/---

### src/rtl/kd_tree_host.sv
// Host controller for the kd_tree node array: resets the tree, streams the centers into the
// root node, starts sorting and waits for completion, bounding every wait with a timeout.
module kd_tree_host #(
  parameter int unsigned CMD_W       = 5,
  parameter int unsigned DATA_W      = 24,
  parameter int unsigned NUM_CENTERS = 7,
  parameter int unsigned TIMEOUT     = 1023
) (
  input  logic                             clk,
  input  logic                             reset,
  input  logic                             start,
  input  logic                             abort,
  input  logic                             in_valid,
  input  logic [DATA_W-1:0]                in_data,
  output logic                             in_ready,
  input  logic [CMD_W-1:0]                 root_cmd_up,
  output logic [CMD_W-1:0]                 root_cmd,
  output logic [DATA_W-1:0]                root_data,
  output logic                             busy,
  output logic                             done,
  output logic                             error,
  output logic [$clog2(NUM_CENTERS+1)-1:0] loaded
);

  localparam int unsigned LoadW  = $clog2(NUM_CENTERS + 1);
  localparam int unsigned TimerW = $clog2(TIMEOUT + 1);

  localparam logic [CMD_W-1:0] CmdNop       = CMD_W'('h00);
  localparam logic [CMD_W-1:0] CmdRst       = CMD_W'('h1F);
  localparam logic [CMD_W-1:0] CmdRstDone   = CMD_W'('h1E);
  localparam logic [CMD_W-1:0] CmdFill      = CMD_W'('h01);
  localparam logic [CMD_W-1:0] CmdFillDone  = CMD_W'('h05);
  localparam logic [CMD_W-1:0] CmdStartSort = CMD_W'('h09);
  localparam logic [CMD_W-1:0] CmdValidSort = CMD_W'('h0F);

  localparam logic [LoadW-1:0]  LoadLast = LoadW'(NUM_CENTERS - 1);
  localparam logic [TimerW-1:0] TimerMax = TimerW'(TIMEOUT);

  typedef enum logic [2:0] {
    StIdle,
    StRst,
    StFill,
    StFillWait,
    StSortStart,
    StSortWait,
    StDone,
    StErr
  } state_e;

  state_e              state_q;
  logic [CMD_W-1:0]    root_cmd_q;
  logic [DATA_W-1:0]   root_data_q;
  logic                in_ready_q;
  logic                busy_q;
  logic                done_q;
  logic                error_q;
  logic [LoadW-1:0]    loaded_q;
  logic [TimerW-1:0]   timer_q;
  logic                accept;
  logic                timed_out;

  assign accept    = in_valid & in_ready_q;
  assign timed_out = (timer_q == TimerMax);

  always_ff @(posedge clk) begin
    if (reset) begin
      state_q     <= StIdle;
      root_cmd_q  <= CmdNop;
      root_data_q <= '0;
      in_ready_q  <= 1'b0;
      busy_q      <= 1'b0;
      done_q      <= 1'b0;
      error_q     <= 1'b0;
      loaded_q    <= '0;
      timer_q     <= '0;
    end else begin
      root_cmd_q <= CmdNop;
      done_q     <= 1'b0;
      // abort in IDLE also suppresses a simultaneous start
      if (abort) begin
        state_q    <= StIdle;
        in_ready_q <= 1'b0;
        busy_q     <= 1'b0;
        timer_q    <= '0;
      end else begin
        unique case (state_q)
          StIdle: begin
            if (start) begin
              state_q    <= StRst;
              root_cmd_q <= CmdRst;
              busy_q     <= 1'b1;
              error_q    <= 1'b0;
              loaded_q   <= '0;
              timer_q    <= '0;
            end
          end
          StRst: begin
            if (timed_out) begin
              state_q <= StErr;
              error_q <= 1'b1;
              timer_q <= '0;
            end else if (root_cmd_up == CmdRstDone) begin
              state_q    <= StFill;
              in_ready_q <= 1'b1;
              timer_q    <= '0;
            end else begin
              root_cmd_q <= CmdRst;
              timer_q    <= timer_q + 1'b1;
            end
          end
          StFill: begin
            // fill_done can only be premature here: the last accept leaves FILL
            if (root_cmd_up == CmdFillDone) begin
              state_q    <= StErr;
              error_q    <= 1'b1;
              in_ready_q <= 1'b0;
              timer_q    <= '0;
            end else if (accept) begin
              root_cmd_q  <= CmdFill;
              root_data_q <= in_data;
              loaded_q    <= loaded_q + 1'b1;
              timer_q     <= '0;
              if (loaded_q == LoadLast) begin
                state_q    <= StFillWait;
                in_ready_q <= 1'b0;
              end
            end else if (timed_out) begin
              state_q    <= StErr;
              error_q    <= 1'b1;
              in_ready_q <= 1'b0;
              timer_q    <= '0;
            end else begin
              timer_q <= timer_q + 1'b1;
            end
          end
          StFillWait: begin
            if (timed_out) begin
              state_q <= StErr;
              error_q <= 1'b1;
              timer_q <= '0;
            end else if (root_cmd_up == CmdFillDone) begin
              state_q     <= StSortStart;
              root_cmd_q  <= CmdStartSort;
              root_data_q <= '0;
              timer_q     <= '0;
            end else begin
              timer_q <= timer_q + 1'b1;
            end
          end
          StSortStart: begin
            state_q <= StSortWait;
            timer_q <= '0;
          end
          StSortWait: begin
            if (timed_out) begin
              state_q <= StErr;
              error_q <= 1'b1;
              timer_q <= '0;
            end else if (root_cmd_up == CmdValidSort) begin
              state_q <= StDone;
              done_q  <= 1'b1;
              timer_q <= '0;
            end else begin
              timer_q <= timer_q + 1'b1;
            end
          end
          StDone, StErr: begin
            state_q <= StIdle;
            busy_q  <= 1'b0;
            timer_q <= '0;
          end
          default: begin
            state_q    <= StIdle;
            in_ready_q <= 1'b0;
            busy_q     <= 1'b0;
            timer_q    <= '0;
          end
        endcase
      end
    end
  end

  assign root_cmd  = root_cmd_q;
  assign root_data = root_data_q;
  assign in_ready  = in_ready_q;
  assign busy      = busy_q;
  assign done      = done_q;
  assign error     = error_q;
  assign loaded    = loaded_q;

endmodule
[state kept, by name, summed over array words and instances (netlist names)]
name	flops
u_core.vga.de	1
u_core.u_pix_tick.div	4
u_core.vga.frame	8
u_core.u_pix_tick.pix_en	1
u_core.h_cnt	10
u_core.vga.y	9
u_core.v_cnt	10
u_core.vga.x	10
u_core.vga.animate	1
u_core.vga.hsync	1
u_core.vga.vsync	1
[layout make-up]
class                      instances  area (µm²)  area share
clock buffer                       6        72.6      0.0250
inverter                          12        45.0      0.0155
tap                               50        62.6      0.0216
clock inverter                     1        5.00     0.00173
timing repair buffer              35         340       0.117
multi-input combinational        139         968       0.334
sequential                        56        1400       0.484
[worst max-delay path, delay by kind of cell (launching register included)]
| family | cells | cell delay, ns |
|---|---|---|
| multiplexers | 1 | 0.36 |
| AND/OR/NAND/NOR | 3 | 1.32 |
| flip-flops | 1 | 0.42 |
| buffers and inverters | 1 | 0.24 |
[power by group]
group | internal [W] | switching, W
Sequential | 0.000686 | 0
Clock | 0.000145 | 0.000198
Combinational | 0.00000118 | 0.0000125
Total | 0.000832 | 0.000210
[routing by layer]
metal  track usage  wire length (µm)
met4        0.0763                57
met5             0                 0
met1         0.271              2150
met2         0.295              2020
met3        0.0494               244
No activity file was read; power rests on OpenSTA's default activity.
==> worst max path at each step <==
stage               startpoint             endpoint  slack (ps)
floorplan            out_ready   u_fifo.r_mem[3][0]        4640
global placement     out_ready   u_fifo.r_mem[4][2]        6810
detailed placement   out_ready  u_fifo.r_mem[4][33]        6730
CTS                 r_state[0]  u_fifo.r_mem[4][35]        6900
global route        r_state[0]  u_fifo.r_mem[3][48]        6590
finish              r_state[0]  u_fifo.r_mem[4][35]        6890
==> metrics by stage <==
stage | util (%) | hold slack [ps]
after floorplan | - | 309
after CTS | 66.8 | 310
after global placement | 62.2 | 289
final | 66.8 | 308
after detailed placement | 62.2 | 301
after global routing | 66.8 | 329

\---

Exercise details:
Look through the entries above; copy every line holding the string "after".

Answer box:
after floorplan | - | 309
after CTS | 66.8 | 310
after global placement | 62.2 | 289
after detailed placement | 62.2 | 301
after global routing | 66.8 | 329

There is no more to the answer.